WORK INSTRUCTION: Go through the data and copy each line where the word "value" shows up.

INPUT DATA:
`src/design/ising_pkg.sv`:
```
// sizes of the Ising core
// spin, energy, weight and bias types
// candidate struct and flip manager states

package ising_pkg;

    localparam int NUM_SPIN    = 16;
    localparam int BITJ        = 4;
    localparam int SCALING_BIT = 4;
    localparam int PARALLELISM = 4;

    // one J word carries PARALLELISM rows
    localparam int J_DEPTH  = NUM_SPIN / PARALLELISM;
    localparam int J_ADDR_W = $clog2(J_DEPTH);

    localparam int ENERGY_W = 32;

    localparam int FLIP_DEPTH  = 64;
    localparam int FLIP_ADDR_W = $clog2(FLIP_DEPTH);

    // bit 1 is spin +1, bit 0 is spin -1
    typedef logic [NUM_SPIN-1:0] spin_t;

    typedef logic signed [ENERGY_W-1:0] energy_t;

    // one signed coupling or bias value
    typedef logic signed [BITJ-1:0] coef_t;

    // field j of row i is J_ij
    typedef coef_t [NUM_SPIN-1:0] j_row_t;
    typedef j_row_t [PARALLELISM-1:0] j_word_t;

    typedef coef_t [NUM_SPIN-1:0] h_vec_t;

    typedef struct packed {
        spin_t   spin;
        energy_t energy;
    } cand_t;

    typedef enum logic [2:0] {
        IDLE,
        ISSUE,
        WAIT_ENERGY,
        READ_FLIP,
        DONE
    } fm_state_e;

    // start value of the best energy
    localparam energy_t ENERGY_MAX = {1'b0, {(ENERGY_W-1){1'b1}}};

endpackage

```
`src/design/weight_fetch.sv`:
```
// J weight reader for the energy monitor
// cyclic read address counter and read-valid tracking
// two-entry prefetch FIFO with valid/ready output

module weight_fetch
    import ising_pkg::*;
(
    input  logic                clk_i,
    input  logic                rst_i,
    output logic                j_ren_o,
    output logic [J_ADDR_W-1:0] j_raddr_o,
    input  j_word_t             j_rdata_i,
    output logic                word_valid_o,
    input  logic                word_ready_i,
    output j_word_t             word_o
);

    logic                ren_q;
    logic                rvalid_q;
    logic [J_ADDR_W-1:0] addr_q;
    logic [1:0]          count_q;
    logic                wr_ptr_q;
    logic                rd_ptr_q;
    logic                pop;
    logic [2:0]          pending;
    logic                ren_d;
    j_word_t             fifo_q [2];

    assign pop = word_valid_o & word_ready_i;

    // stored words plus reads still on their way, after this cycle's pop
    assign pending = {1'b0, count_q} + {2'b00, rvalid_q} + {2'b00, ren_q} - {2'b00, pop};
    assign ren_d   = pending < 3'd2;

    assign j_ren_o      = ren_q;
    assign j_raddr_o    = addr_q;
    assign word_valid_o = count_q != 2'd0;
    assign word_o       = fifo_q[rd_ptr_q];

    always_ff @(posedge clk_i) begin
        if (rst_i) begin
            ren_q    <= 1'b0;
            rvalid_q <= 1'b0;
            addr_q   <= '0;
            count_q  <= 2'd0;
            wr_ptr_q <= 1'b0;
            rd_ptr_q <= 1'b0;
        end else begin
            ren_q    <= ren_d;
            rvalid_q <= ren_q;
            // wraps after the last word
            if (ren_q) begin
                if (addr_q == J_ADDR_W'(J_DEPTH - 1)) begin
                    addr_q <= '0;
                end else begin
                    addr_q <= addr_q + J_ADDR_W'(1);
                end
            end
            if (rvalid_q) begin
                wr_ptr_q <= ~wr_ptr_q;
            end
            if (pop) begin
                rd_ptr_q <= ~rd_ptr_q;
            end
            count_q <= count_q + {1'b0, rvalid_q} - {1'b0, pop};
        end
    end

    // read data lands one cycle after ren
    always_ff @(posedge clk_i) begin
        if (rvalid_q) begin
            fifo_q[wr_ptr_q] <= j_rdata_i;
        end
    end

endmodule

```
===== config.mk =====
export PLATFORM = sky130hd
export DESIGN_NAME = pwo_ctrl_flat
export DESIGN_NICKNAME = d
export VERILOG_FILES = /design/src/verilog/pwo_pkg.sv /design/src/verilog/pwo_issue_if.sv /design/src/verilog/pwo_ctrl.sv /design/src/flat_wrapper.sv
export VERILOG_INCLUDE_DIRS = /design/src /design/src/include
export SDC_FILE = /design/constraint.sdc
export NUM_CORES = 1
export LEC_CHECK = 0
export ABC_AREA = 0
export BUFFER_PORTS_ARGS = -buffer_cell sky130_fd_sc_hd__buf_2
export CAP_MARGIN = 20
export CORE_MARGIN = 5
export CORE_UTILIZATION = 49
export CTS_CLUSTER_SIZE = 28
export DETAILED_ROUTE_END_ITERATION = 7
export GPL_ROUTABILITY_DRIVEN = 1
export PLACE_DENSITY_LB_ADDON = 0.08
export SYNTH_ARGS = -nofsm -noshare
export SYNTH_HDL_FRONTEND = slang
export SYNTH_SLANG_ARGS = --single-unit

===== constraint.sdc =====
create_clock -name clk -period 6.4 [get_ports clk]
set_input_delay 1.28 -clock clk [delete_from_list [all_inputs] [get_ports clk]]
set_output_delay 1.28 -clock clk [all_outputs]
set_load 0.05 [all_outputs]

TASK OUTPUT:
    // one signed coupling or bias value
    // start value of the best energy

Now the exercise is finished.